Maintenance Decision Support Pilot at Orica

Abstract – Does condition monitoring deliver the results you expect. Can we sharpen the saw and make a more informed reliability decision? The project investigated the use of a Maintenance Decision Support tool and how it may be used to improve reliability decisions based upon failure prediction. Data collection and manipulation proved to be the single most challenging issue. The accuracy with which failures are reported in the Computerised Maintenance Management System (CMMS) and the need to understand which failure modes actually occurred and whether they really failed or were suspended was shown to be of prime importance if reliability analysis was to succeed. The effort needed by the Reliability Engineer in performing reliability analysis pales in comparison to that required for the cleansing of the data and for its transformation into analyzable form. Once good data emerges from the anarchy of styles used within the CMMS, software makes light of the task of detailed reliability analysis that will enable good maintenance decisions.

I INTRODUCTION

This paper provides an insight into the challenges faced by the Reliability Engineer before he can exploit Maintenance Decision Support software. The intent of this study is to apply such a tool [1] to critical magnetic pumps at the Orica Laverton North Chloralkali Plant in Australia. Conditioning Monitoring (CM) already existed. Nevertheless unexpected failures have occurred and the need to validate and improve on the CM process was paramount. Reliability based decisions may be assisted with specific types of data relating to equipment operation and maintenance. However, it is important to recognize that large volumes of CM data are no guarantee of good condition based maintenance decision models unless that data reflects the deterioration of failure modes that actually occur. How do we know what condition monitoring variables are significant? This project will attempt to use a software tool that analyses CMMS failure data in conjunction with condition monitoring data in order to identify those monitored variables that influence the probability of occurrence of the targeted failure modes. The methodology applies a Proportional Hazard Model (PHM) [2]to determine not only which monitored variables are significant but also the precise probabilistic relationship between those variables and equipment failure. The main objective of this study is to understand the nature of the data required for this.
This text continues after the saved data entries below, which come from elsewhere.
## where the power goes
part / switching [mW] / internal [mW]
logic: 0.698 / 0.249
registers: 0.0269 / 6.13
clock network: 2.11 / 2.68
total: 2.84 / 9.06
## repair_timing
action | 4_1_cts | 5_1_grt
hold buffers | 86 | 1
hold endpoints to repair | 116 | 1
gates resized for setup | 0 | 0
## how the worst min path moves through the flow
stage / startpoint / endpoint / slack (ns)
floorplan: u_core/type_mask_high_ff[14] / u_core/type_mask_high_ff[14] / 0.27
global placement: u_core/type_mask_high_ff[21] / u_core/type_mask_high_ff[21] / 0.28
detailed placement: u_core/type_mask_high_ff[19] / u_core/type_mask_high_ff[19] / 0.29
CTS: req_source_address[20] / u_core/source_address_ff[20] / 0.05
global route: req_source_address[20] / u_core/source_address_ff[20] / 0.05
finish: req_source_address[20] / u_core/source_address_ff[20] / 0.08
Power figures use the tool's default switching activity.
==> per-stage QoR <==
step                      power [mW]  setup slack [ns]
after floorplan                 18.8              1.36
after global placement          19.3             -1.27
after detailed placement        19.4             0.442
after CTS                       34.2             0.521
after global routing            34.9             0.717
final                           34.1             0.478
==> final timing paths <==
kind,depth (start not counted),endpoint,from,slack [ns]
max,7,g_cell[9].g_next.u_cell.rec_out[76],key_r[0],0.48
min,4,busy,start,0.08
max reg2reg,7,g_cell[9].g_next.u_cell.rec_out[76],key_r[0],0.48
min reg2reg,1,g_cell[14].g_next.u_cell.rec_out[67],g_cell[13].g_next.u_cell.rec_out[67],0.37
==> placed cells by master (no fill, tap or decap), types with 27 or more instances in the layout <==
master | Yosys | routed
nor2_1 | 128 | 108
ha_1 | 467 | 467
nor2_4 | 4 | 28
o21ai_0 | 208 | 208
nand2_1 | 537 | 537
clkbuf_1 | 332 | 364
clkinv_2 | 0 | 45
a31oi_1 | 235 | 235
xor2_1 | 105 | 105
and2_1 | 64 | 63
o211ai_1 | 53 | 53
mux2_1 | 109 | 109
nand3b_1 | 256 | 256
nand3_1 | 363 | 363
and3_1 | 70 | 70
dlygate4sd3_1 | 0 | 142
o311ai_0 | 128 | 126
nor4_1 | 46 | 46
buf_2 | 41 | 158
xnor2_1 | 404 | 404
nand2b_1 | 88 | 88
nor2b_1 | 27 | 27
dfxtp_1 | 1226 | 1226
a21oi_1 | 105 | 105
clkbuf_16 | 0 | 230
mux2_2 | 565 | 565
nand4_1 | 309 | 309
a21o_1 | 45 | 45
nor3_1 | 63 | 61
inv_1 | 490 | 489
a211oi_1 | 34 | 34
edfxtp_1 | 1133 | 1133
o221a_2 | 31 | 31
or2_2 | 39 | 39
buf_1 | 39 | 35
$ cat src/sv/assert_macros.svh
// assertion helpers shared by the rtl
`ifndef ASSERT_MACROS_SVH
`define ASSERT_MACROS_SVH

// property must hold while out of reset
`define ASSERT_ON(lbl, clk, rstn, prop) \
  lbl: assert property (@(posedge clk) disable iff (!rstn) (prop)) else $error("assertion failed");

// property must hold at every edge
`define ASSERT_ALWAYS(lbl, clk, prop) \
  lbl: assert property (@(posedge clk) (prop)) else $error("assertion failed");

`endif

$ cat src/sv/fhyp_pkg.sv
// ----------------------------------------------------------------------------
// fhyp_pkg
// shared types and constants of the single-precision hypotenuse unit
// ----------------------------------------------------------------------------
`timescale 1ns / 1ps

package fhyp_pkg;

  localparam logic [31:0] InfBits  = 32'h7F80_0000;
  localparam logic [31:0] QnanBits = 32'h7FC0_0000;
  localparam logic [31:0] AbsMask  = 32'h7FFF_FFFF;

  // classification decided in the front end
  typedef enum logic [1:0] {
    KIND_NORMAL = 2'd0,
    KIND_INF    = 2'd1,
    KIND_NAN    = 2'd2,
    KIND_ZERO   = 2'd3
  } kind_e;

  // one classified request as held in the queue
  typedef struct packed {
    kind_e       kind;
    logic [30:0] m_bits;
    logic [30:0] n_bits;
  } front_req_t;

  // unpacked finite float: value = sig * 2^(exp - 23 - 127), sig has leading one
  typedef struct packed {
    logic signed [9:0] exp;
    logic [23:0]       sig;
  } unp_t;

  function automatic unp_t unpack(input logic [30:0] b);
    unp_t u;
    logic [4:0] lz;
    logic [23:0] s;
    begin
      u = '0;
      lz = '0;
      if (b[30:23] != 8'd0) begin
        u.exp = $signed({2'b00, b[30:23]});
        u.sig = {1'b1, b[22:0]};
      end else begin
        s = {1'b0, b[22:0]};
        for (int i = 23; i >= 0; i--) begin
          if (s[i] && lz == 5'd0 && (s >> i) == 24'd1) lz = 5'(23 - i);
        end
        u.sig = s << lz;
        u.exp = 10'sd1 - $signed({5'd0, lz});
      end
      return u;
    end
  endfunction

  // round a significand with value sig * 2^(exp-127-24) plus guard/sticky
  // sig holds 25 bits: leading one at bit 24, round bit at bit 0
  // input: mantissa m[24:0] with leading one at bit 24 (i.e. 1.x with 24 frac)
  // plus sticky; exp is the biased exponent for the leading one
  function automatic logic [30:0] round_pack(input logic signed [9:0] exp,
                                             input logic [24:0] m,
                                             input logic sticky);
    logic [49:0] w;
    logic [5:0]  sh;
    logic [24:0] keep;
    logic        rb, st, lsb;
    logic [24:0] rnd;
    logic [30:0] r;
    begin
      if (exp >= 10'sd1) begin
        w = {m, 25'd0};
        sh = 6'd0;
      end else begin
        sh = (exp < -10'sd30) ? 6'd31 : 6'(10'sd1 - exp);
        w = {m, 25'd0} >> sh;
      end
      keep = {1'b0, w[49:26]};
      rb   = w[25];
      st   = sticky | (w[24:0] != 25'd0);
      if (exp < 10'sd1 && sh != 6'd0) st = st | (({m, 25'd0} & ((50'd1 << sh) - 50'd1)) != 0);
      lsb  = keep[0];
      rnd  = keep + {24'd0, rb & (st | lsb)};
      if (exp >= 10'sd1) begin
        if (rnd[24]) begin
          if (exp + 10'sd1 >= 10'sd255) r = InfBits[30:0];
          else r = {8'(exp + 10'sd1), 23'd0};
        end else if (exp >= 10'sd255) r = InfBits[30:0];
        else r = {exp[7:0], rnd[22:0]};
      end else begin
        r = {7'd0, rnd[23:0]};
      end
      return r;
    end
  endfunction

endpackage

$ cat src/sv/fhyp_front.sv
// ----------------------------------------------------------------------------
// fhyp_front
// accepts operand pairs, orders magnitudes and classifies special cases
// ----------------------------------------------------------------------------
`timescale 1ns / 1ps

module fhyp_front (
  input  logic                   clk_i,
  input  logic                   rst_ni,
  input  logic                   in_valid,
  output logic                   in_stall,
  input  logic [31:0]            x_bits_i,
  input  logic [31:0]            y_bits_i,
  output logic                   req_valid_o,
  input  logic                   req_stall_i,
  output fhyp_pkg::front_req_t   req_o
);
  import fhyp_pkg::*;

  logic [30:0] ax, ay;
  front_req_t  cls;
  logic        valid_q;
  front_req_t  req_q;

  // classify
  always_comb begin
    ax = x_bits_i[30:0];
    ay = y_bits_i[30:0];
    cls.m_bits = (ax > ay) ? ax : ay;
    cls.n_bits = (ax > ay) ? ay : ax;
    if (ax == InfBits[30:0] || ay == InfBits[30:0]) cls.kind = KIND_INF;
    else if (ax > InfBits[30:0] || ay > InfBits[30:0]) cls.kind = KIND_NAN;
    else if (cls.m_bits == 31'd0) cls.kind = KIND_ZERO;
    else cls.kind = KIND_NORMAL;
  end

  assign in_stall    = valid_q && req_stall_i;
  assign req_valid_o = valid_q;
  assign req_o       = req_q;

  // output register
  always_ff @(posedge clk_i or negedge rst_ni) begin
    if (!rst_ni) begin
      valid_q <= 1'b0;
    end else if (!in_stall) begin
      valid_q <= in_valid;
    end
  end

  always_ff @(posedge clk_i) begin
    if (!in_stall && in_valid) begin
      req_q <= cls;
    end
  end

endmodule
The paper will discuss a data acquisition, cleansing and transformation philosophy for condition monitoring programs that supports practical decision making in maintenance.

II SCOPE

The study was limited to four pump sets over two years, an admittedly small sample. These pumps are all magnetic pumps with induction motors on caustic service as detailed in Table 1 below.

Tag Pump Description Pump Model
P12111A Catholyte Pump A Magnetic Drive Size 80
P12111B Catholyte Pump A Magnetic Drive Size 80
P13005 Caustic Evaporator Feed Pump Magnetic Drive Size 40
P13006 Intermediate Caustic Pump Magnetic Drive Size 40
P12111AM Catholyte Pump A Motor Induction Motor 11kW
P12111BM Catholyte Pump B Motor Induction Motor 11kW
P13005M Caustic Evaporator Feed Pump Motor Induction Motor 15kW
P13006M Intermediate Caustic Pump Motor Induction Motor 15kW

III RELIABILITY PREDICTION MODELS

There are many reliability prediction software tools on the market. A basic search on the web reveals a number of vendors [1], [2], [3] for example. This project aims to try out one such program, EXAKT© because it is one of the few that confronts the challenge of achieving verifiable day-to-day decisions based upon the two principal available maintenance data sources: the CBM database(s) and the CMMS database.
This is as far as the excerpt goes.